* _ABOUT THIS TASK_: Copy out every line of the records in which "property" can be found.

====

**src/sv/http_byte_range_parser_macros.svh**
```systemverilog
// Assertion helpers for the byte-range parser.
// Both macros assume a clock named clk and an active-low reset named arst_n.
`ifndef HTTP_BYTE_RANGE_PARSER_MACROS_SVH
`define HTTP_BYTE_RANGE_PARSER_MACROS_SVH

`ifndef SYNTHESIS
`define HBR_ASSERT_IMPL(label, ante, cons) \
	label: assert property (@(posedge clk) disable iff (!arst_n) (ante) |-> (cons)) \
		else $error("assertion failed");
`define HBR_ASSERT_NEXT(label, ante, cons) \
	label: assert property (@(posedge clk) disable iff (!arst_n) (ante) |=> (cons)) \
		else $error("assertion failed");
`else
`define HBR_ASSERT_IMPL(label, ante, cons)
`define HBR_ASSERT_NEXT(label, ante, cons)
`endif

`endif

```
**src/sv/hbr_pkg.sv**
```systemverilog
package hbr_pkg;

	// Snapshot of the parse taken on the last byte of a header
	typedef struct packed {
		logic        is_suffix;   // suffix form with at least one digit
		logic        is_range;    // START- or START-END form
		logic        digit_seen;
		logic [63:0] num;
		logic [63:0] start;
	} parse_res_t;

	localparam logic [2:0] PREFIX_LEN  = 3'd6;
	localparam logic [7:0] CH_DASH     = 8'h2D;
	localparam logic [7:0] CH_ZERO     = 8'h30;
	localparam logic [7:0] CH_NINE     = 8'h39;
	localparam logic [7:0] CH_UPPER_A  = 8'h41;
	localparam logic [7:0] CH_UPPER_Z  = 8'h5A;
	localparam logic [7:0] CASE_OFFSET = 8'h20;
	localparam logic [63:0] U64_MAX    = 64'hFFFF_FFFF_FFFF_FFFF;

	// "bytes=" one character at a time
	function automatic logic [7:0] prefix_char(input logic [2:0] pos);
		logic [7:0] c;
		case (pos)
			3'd0: c = 8'h62;
			3'd1: c = 8'h79;
			3'd2: c = 8'h74;
			3'd3: c = 8'h65;
			3'd4: c = 8'h73;
			3'd5: c = 8'h3D;
			default: c = 8'h00;
		endcase
		return c;
	endfunction

	// acc*10 + d, saturating at 2^64-1; the carry-out bits flag overflow
	function automatic logic [63:0] sat_acc(input logic [63:0] acc, input logic [3:0] d);
		logic [67:0] t;
		t = {1'b0, acc, 3'b000} + {3'b000, acc, 1'b0} + {64'd0, d};
		return (|t[67:64]) ? U64_MAX : t[63:0];
	endfunction

endpackage

```
**src/sv/hbr_byte_if.sv**
```systemverilog
interface hbr_byte_if;
	logic       valid;
	logic       ready;
	logic [7:0] header_byte;
	logic       last_byte_flag;

	modport source (output valid, output header_byte, output last_byte_flag, input ready);
	modport sink   (input valid, input header_byte, input last_byte_flag, output ready);
endinterface

```
**src/sv/hbr_range_if.sv**
```systemverilog
interface hbr_range_if;
	logic        valid;
	logic        ready;
	logic        range_valid;
	logic [63:0] range_first;
	logic [63:0] range_last;
	logic [63:0] range_total;

	modport source (output valid, output range_valid, output range_first,
		output range_last, output range_total, input ready);
	modport sink   (input valid, input range_valid, input range_first,
		input range_last, input range_total, output ready);
endinterface

```
**src/sv/http_byte_range_parser.sv**
```systemverilog
// A result is offered once the header's last byte has passed the input register, the
// parse snapshot register and then the result register.
// Throughput: one header byte per cycle while the result path has room (a last byte waits
// for it); the parse state update (multiply by ten, add a digit, saturate) sets that rate.
// Reset (arst_n low, asynchronous): parse state, the size register and all valid flags clear.
`include "http_byte_range_parser_macros.svh"

module http_byte_range_parser (
	input  logic        clk,
	input  logic        arst_n,
	hbr_byte_if.sink    byte_in,
	hbr_range_if.source range_out,
	input  logic        cfg_we,
	input  logic [63:0] cfg_wdata
);

	logic [63:0] rsrc_size_q;

	logic       valid_s1;
	logic [7:0] byte_s1;
	logic       last_s1;

	logic                valid_s2;
	hbr_pkg::parse_res_t res_s2;
	hbr_pkg::parse_res_t res;

	logic        out_valid_q;
	logic        out_ok_q;
	logic [63:0] out_first_q;
	logic [63:0] out_last_q;
	logic [63:0] out_total_q;

	logic out_free, s2_free, proc_s1, s1_free;

	assign out_free = !out_valid_q || range_out.ready;
	assign s2_free  = !valid_s2 || out_free;
	// a non-last byte never needs room downstream
	assign proc_s1  = valid_s1 && (!last_s1 || s2_free);
	assign s1_free  = !valid_s1 || proc_s1;
	assign byte_in.ready = s1_free;

	always_ff @(posedge clk or negedge arst_n) begin
		if (!arst_n) begin
			rsrc_size_q <= '0;
		end else if (cfg_we) begin
			rsrc_size_q <= cfg_wdata;
		end
	end

	always_ff @(posedge clk or negedge arst_n) begin
		if (!arst_n) begin
			valid_s1 <= 1'b0;
		end else if (s1_free) begin
			valid_s1 <= byte_in.valid;
		end
	end

	always_ff @(posedge clk) begin
		if (s1_free && byte_in.valid) begin
			byte_s1 <= byte_in.header_byte;
			last_s1 <= byte_in.last_byte_flag;
		end
	end

	hbr_parse u_parse (
		.clk      (clk),
		.arst_n   (arst_n),
		.take     (proc_s1),
		.hdr_byte (byte_s1),
		.last     (last_s1),
		.res      (res)
	);

	always_ff @(posedge clk or negedge arst_n) begin
		if (!arst_n) begin
			valid_s2 <= 1'b0;
		end else if (s2_free) begin
			valid_s2 <= proc_s1 && last_s1;
		end
	end

	always_ff @(posedge clk) begin
		if (s2_free && proc_s1 && last_s1) res_s2 <= res;
	end

	// judge the parsed form against the file size
	logic [63:0] fs_m1, suf_len, suf_first, rng_last;
	logic        fs_nz, ok_suf, ok_rng, ok;
	logic [63:0] first_j, last_j;

	always_comb begin
		fs_nz     = rsrc_size_q != '0;
		fs_m1     = rsrc_size_q - 64'd1;
		// suffix of zero or past the end selects the whole file
		suf_len   = (res_s2.num == '0 || res_s2.num > rsrc_size_q) ? rsrc_size_q : res_s2.num;
		suf_first = rsrc_size_q - suf_len;
		rng_last  = (res_s2.digit_seen && res_s2.num < fs_m1) ? res_s2.num : fs_m1;
		ok_suf    = fs_nz && res_s2.is_suffix;
		ok_rng    = fs_nz && res_s2.is_range && res_s2.start < rsrc_size_q
			&& res_s2.start <= rng_last;
		ok        = ok_suf || ok_rng;
		first_j   = ok_suf ? suf_first : (ok_rng ? res_s2.start : '0);
		last_j    = ok ? (ok_suf ? fs_m1 : rng_last) : '0;
	end

	always_ff @(posedge clk or negedge arst_n) begin
		if (!arst_n) begin
			out_valid_q <= 1'b0;
		end else if (out_free) begin
			out_valid_q <= valid_s2;
		end
	end

	always_ff @(posedge clk) begin
		if (out_free && valid_s2) begin
			out_ok_q    <= ok;
			out_first_q <= first_j;
			out_last_q  <= last_j;
			out_total_q <= rsrc_size_q;
		end
	end

	assign range_out.valid       = out_valid_q;
	assign range_out.range_valid = out_ok_q;
	assign range_out.range_first = out_first_q;
	assign range_out.range_last  = out_last_q;
	assign range_out.range_total = out_total_q;

	`HBR_ASSERT_IMPL(a_ok_ordered, range_out.valid && range_out.range_valid,
		range_out.range_first <= range_out.range_last
		&& range_out.range_last < range_out.range_total)
	`HBR_ASSERT_IMPL(a_bad_zero, range_out.valid && !range_out.range_valid,
		range_out.range_first == '0 && range_out.range_last == '0)
	`HBR_ASSERT_NEXT(a_in_captured, byte_in.valid && byte_in.ready, valid_s1)
	`HBR_ASSERT_NEXT(a_snap_only_last, proc_s1 && !last_s1 && s2_free, !valid_s2)

endmodule

```
**src/sv/hbr_parse.sv**
```systemverilog
module hbr_parse (
	input  logic              clk,
	input  logic              arst_n,
	input  logic              take,
	input  logic [7:0]        hdr_byte,
	input  logic              last,
	output hbr_pkg::parse_res_t res
);

	typedef enum logic [2:0] {
		PH_PREFIX,
		PH_FIRST,
		PH_SUFFIX,
		PH_START,
		PH_END,
		PH_TAIL_SUFFIX,
		PH_TAIL_RANGE,
		PH_FAIL
	} phase_t;

	phase_t      phase_q, phase_n;
	logic [2:0]  pos_q, pos_n;
	logic [63:0] acc_q, acc_n;
	logic [63:0] start_q, start_n;
	logic        seen_q, seen_n;

	logic [7:0] lc;
	logic       is_dig;
	logic [3:0] dig;

	assign lc = (hdr_byte >= hbr_pkg::CH_UPPER_A && hdr_byte <= hbr_pkg::CH_UPPER_Z) ?
		hdr_byte + hbr_pkg::CASE_OFFSET : hdr_byte;
	assign is_dig = hdr_byte >= hbr_pkg::CH_ZERO && hdr_byte <= hbr_pkg::CH_NINE;
	// ASCII digits sit at 0x30, so the low nibble is the value
	assign dig = hdr_byte[3:0];

	always_comb begin
		phase_n = phase_q;
		pos_n   = pos_q;
		acc_n   = acc_q;
		start_n = start_q;
		seen_n  = seen_q;
		unique case (phase_q)
			PH_PREFIX: begin
				if (lc == hbr_pkg::prefix_char(pos_q)) begin
					pos_n = pos_q + 3'd1;
					if (pos_n >= hbr_pkg::PREFIX_LEN) phase_n = PH_FIRST;
				end else begin
					phase_n = PH_FAIL;
				end
			end
			PH_FIRST: begin
				if (hdr_byte == hbr_pkg::CH_DASH) begin
					phase_n = PH_SUFFIX;
					acc_n   = '0;
					seen_n  = 1'b0;
				end else if (is_dig) begin
					phase_n = PH_START;
					acc_n   = {60'd0, dig};
					seen_n  = 1'b1;
				end else begin
					phase_n = PH_FAIL;
				end
			end
			PH_SUFFIX: begin
				if (is_dig) begin
					acc_n  = hbr_pkg::sat_acc(acc_q, dig);
					seen_n = 1'b1;
				end else begin
					phase_n = seen_q ? PH_TAIL_SUFFIX : PH_FAIL;
				end
			end
			PH_START: begin
				if (is_dig) begin
					acc_n = hbr_pkg::sat_acc(acc_q, dig);
				end else if (hdr_byte == hbr_pkg::CH_DASH) begin
					start_n = acc_q;
					acc_n   = '0;
					seen_n  = 1'b0;
					phase_n = PH_END;
				end else begin
					phase_n = PH_FAIL;
				end
			end
			PH_END: begin
				if (is_dig) begin
					acc_n  = hbr_pkg::sat_acc(acc_q, dig);
					seen_n = 1'b1;
				end else begin
					phase_n = PH_TAIL_RANGE;
				end
			end
			PH_TAIL_SUFFIX, PH_TAIL_RANGE, PH_FAIL: begin
			end
		endcase
	end

	always_comb begin
		res.is_suffix  = (phase_n == PH_SUFFIX || phase_n == PH_TAIL_SUFFIX) && seen_n;
		res.is_range   = phase_n == PH_END || phase_n == PH_TAIL_RANGE;
		res.digit_seen = seen_n;
		res.num        = acc_n;
		res.start      = start_n;
	end

	always_ff @(posedge clk or negedge arst_n) begin
		if (!arst_n) begin
			phase_q <= PH_PREFIX;
			pos_q   <= '0;
			acc_q   <= '0;
			start_q <= '0;
			seen_q  <= 1'b0;
		end else if (take) begin
			if (last) begin
				// header done: start over for the next one
				phase_q <= PH_PREFIX;
				pos_q   <= '0;
				acc_q   <= '0;
				start_q <= '0;
				seen_q  <= 1'b0;
			end else begin
				phase_q <= phase_n;
				pos_q   <= pos_n;
				acc_q   <= acc_n;
				start_q <= start_n;
				seen_q  <= seen_n;
			end
		end
	end

endmodule

```
**src/flat_wrapper.sv**
```systemverilog
// flat-port wrapper written by rule: the top's interface ports become plain ports
module http_byte_range_parser_flat 
  (clk, arst_n, cfg_we, cfg_wdata, byte_in_valid, byte_in_header_byte, byte_in_last_byte_flag, byte_in_ready, range_out_valid, range_out_range_valid, range_out_range_first, range_out_range_last, range_out_range_total, range_out_ready);
  hbr_byte_if byte_in_i ();
  hbr_range_if range_out_i ();
  input  logic clk;
  input  logic arst_n;
  input  logic cfg_we;
  input  logic [63:0] cfg_wdata;
  input wire logic [$bits(byte_in_i.valid)-1:0] byte_in_valid;
  input wire logic [$bits(byte_in_i.header_byte)-1:0] byte_in_header_byte;
  input wire logic [$bits(byte_in_i.last_byte_flag)-1:0] byte_in_last_byte_flag;
  output wire logic [$bits(byte_in_i.ready)-1:0] byte_in_ready;
  output wire logic [$bits(range_out_i.valid)-1:0] range_out_valid;
  output wire logic [$bits(range_out_i.range_valid)-1:0] range_out_range_valid;
  output wire logic [$bits(range_out_i.range_first)-1:0] range_out_range_first;
  output wire logic [$bits(range_out_i.range_last)-1:0] range_out_range_last;
  output wire logic [$bits(range_out_i.range_total)-1:0] range_out_range_total;
  input wire logic [$bits(range_out_i.ready)-1:0] range_out_ready;
  assign byte_in_i.valid = byte_in_valid;
  assign byte_in_i.header_byte = byte_in_header_byte;
  assign byte_in_i.last_byte_flag = byte_in_last_byte_flag;
  assign byte_in_ready = byte_in_i.ready;
  assign range_out_valid = range_out_i.valid;
  assign range_out_range_valid = range_out_i.range_valid;
  assign range_out_range_first = range_out_i.range_first;
  assign range_out_range_last = range_out_i.range_last;
  assign range_out_range_total = range_out_i.range_total;
  assign range_out_i.ready = range_out_ready;
  http_byte_range_parser u_core (.clk(clk), .arst_n(arst_n), .byte_in(byte_in_i), .range_out(range_out_i), .cfg_we(cfg_we), .cfg_wdata(cfg_wdata));
endmodule
```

====

* _ANSWER BOX_:
	label: assert property (@(posedge clk) disable iff (!arst_n) (ante) |-> (cons)) \
	label: assert property (@(posedge clk) disable iff (!arst_n) (ante) |=> (cons)) \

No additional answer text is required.